`src/rtl/mips_register_file.sv`:
```
// MIPS general-purpose register file: 32 x 32-bit, one write port, two read ports.
// Reg 0 reads as zero; reads bypass a same-cycle write to the same index.
module mips_register_file #(
  parameter int DATA_WIDTH = 32,
  parameter int ADDR_WIDTH = 5,
  localparam int NUM_REGS  = 2 ** ADDR_WIDTH
) (
  input  logic                  clk,
  input  logic                  reset,
  input  logic                  reg_write,
  input  logic [ADDR_WIDTH-1:0] write_reg,
  input  logic [DATA_WIDTH-1:0] write_data,
  input  logic [ADDR_WIDTH-1:0] read_reg1,
  input  logic [ADDR_WIDTH-1:0] read_reg2,
  output logic [DATA_WIDTH-1:0] read_data1,
  output logic [DATA_WIDTH-1:0] read_data2,
  output logic [NUM_REGS-1:0]   write_onehot
);

  logic [DATA_WIDTH-1:0] regs_q [NUM_REGS];
  logic [DATA_WIDTH-1:0] regs_d [NUM_REGS];

  // Decode the destination index into one-hot enables; bit 0 never fires.
  always_comb begin
    write_onehot = '0;
    for (int i = 1; i < NUM_REGS; i++) begin
      write_onehot[i] = reg_write && (write_reg == ADDR_WIDTH'(i));
    end
  end

  // Next register state: only the enabled register takes write_data.
  always_comb begin
    regs_d = regs_q;
    for (int i = 1; i < NUM_REGS; i++) begin
      if (write_onehot[i]) begin
        regs_d[i] = write_data;
      end
    end
  end

  // Register array with asynchronous clear; reset wins over a write.
  always_ff @(posedge clk or posedge reset) begin
    if (reset) begin
      regs_q <= '{default: '0};
    end else begin
      regs_q <= regs_d;
    end
  end

  // Read ports: zero for index 0 or during reset, else bypass or array.
  always_comb begin
    read_data1 = '0;
    read_data2 = '0;
    if (!reset && (read_reg1 != '0)) begin
      read_data1 = write_onehot[read_reg1] ? write_data
                                           : regs_q[read_reg1];
    end
    if (!reset && (read_reg2 != '0)) begin
      read_data2 = write_onehot[read_reg2] ? write_data
                                           : regs_q[read_reg2];
    end
  end

endmodule
```
`config.mk`:
```
export PLATFORM = sky130hd
export DESIGN_NAME = mips_register_file
export DESIGN_NICKNAME = d
export VERILOG_FILES = /design/src/rtl/mips_register_file.sv
export SDC_FILE = /design/constraint.sdc
export NUM_CORES = 2
export LEC_CHECK = 0
export ABC_AREA = 1
export CAP_MARGIN = 5
export CELL_PAD_IN_SITES_DETAIL_PLACEMENT = 1
export CELL_PAD_IN_SITES_GLOBAL_PLACEMENT = 2
export CORE_UTILIZATION = 38
export CTS_BUF_LIST = sky130_fd_sc_hd__clkbuf_4
export CTS_CLUSTER_DIAMETER = 30
export DETAILED_ROUTE_END_ITERATION = 6
export PLACE_DENSITY = 0.85
export SLEW_MARGIN = 10
export SYNTH_ARGS = -nofsm -noshare
export SYNTH_HDL_FRONTEND = slang
export SYNTH_SLANG_ARGS = --single-unit
export TNS_END_PERCENT = 50
```
`constraint.sdc`:
```
create_clock -name clk -period 43.9 [get_ports clk]
set_clock_uncertainty 0.15 [all_clocks]
set_input_delay 8.78 -clock clk [delete_from_list [all_inputs] [get_ports clk]]
set_output_delay 8.78 -clock clk [all_outputs]
set_load 0.01 [all_outputs]
```
==> summary.md <==
| Metric | Value |
|---|---|
| DRC Markers | 0 |
| Cell with the most instances after synthesis | nand2_1 |
| Max cap viols | 0 |
| Final hold vios | 0 |
| Worst Hold Path Cells | 2 |
| Worst Setup Slack, final | around 21 ns |
| Initial antenna violation count | 15 |
| Max Clk Rate | about 44 MHz |
| Yosys cell types | 28 |
| Post-CTS setup repair buffer count | 0 |
| Post-synth top area cell | dfrtp_1 |
| Post_cts resized | 0 |
| Critical Path End Type | output port |
| Root buffer cell | clkbuf_4 |
| Crit Reg-Reg Endpoint | regs_q[417] |
| CP max stage delay | 0.90 ns |
| Post-synth EDFFs | 0 |
| Most frequent cells after synthesis | nand2_1, o21ai_0, dfrtp_1 |
| Fin Setup TNS | 0 ns |
| Area share of the largest cell type after synthesis | between 40% and 50% |
| Syn Inst Count | roughly 7400 |
| Final min period | approximately 23 ns |
| Total wire length | ~270000 um |
| Fin crit share | about half |
| Num CTS Buffers | approximately 340 |
| Clock Latency Late Sink | around 1.3 ns |
| Mean area per synthesized cell | between 7 and 8 sq um |
| GRT Residual Overflow | 0 |
| CTS Buffer Depth | 4 |
| Final slew viol count | 0 |
| Slew @ Worst Pin | about 1.3 ns |
| Setup violators final | 0 |
| Synth warn | 0 |
| Clock transition at path regs | ~0.05 ns |
| Per-cell routed wire length | approximately 28 um |
| Slew Limit Headroom | 15.8% |
| Synth area leaders | dfrtp_1, nand2_1, o21ai_0, a21oi_1, nand3_1 |
| Post-synthesis simple-gate area fraction | approximately a fifth |
| Ports | about 150 |
| Final Cell Area | ~60000 sq um |
| Post-DP HPWL | around 160000 um |
| Core area | 142000 sq um |
| Register area share after synthesis | 45.7% |
| Share of layout cells above drive strength 1 | about a tenth |
| CTS sink cnt | 992 |
| Drt first pass iters | 5 |
| PortBufs | between 100 and 150 |
| Post-synthesis mux area share | 0% |
| First-pass GRT wire length | 396000 um |
| Placed Area | approximately 57000 sq um |
| Top_reg_cell synth | dfrtp_1 |
| Cell Rows | 138 |
| Synth async-reset ratio | 100% |
| Die W | around 380 um |
| Most used cell, CP | nand2_1 |
| DRT antenna net count | 0 |
| Via Count | 57672 |
| Largest family of logic cells by synthesized area | compound AO/OA/AOI/OAI gates |
| Syn Nets | ~7500 |
| Synth Area in XOR/XNOR | 0% |
| Syn Std Cell Area | between 50000 and 60000 sq um |
| Critical path class | input port to output port |
| H-Tree Depth | 5 |
| RSZ-0062 raised after global routing | no |
| CTS tree | yes |
| Via/cell ratio | ~6.1 |
| Largest net degree at the start of global routing | 150 |
| R2R setup slack | roughly 43 ns |
| Die height | between 300 and 400 um |
| Hold Path End | regs_q[820] |
| Critical Path Start Type | input port |
| FILL cells | between 15000 and 20000 |
| Synth Area in Compound Gates | 25.0% |
| Biggest regs | regs_q: 992 flops |
| #FFs+latches synth | just under 1000 |
| Cell Pwr Density | around 45 nW/um^2 |
| 1st-iter DRT viols | between 6000 and 7000 |
| Total Routing Usage GR | 36.6% |
| Min-Delay Startpoint | regs_q[820] |
| Adder-cell area share of the yosys netlist | 0% |
| Maximum fanout along the worst path | 42 |
| Post-place setup slack | 21.45 ns |
| Post-Route Utilization | 42.9% |
| Die ar. | approximately 140000 sq um |
| CP max-delay cell | nand2_2 |
| Largest Register | regs_q |
| Cell-by-cell trace of the critical path | clkdlybuf4s50_1 > nand2_2 > inv_2 > nand2_4 > buf_4 > nand2_1 > nand3_1 > nand2_1 > nand3_1 > nand2_1 > nand2_1 > nand2_2 > nor2_1 > nor2_1 > clkdlybuf4s50_1 |
| Post-CTS Hold Buffers | 0 |
| GP Congestion | approximately 0.91 |
| Synth-to-Final Area Change | 11.9% |
| Critical Path RT | ~35 ns |
| Largest register FFs | approximately 1000 |
| Vias in the first global route | approximately 58000 |
| Initial Utilization | 38.3% |
| Outcome | completed |
| Worst r2r src | regs_q[417] |
| Fin nets | approximately 7400 |
| Peak supply drop | 29.0 uV |
| Crit path DAT | ~14 ns |
| Leak | ~28 nW |
| Min-Delay Path Class | flip-flop to flip-flop |
| Reg2reg path depth | 2 |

----------------------------------------

**Exercise prompt:** Tally the lines of the records that contain the word "synthesized", then give only the tally.

**Answer below:** 2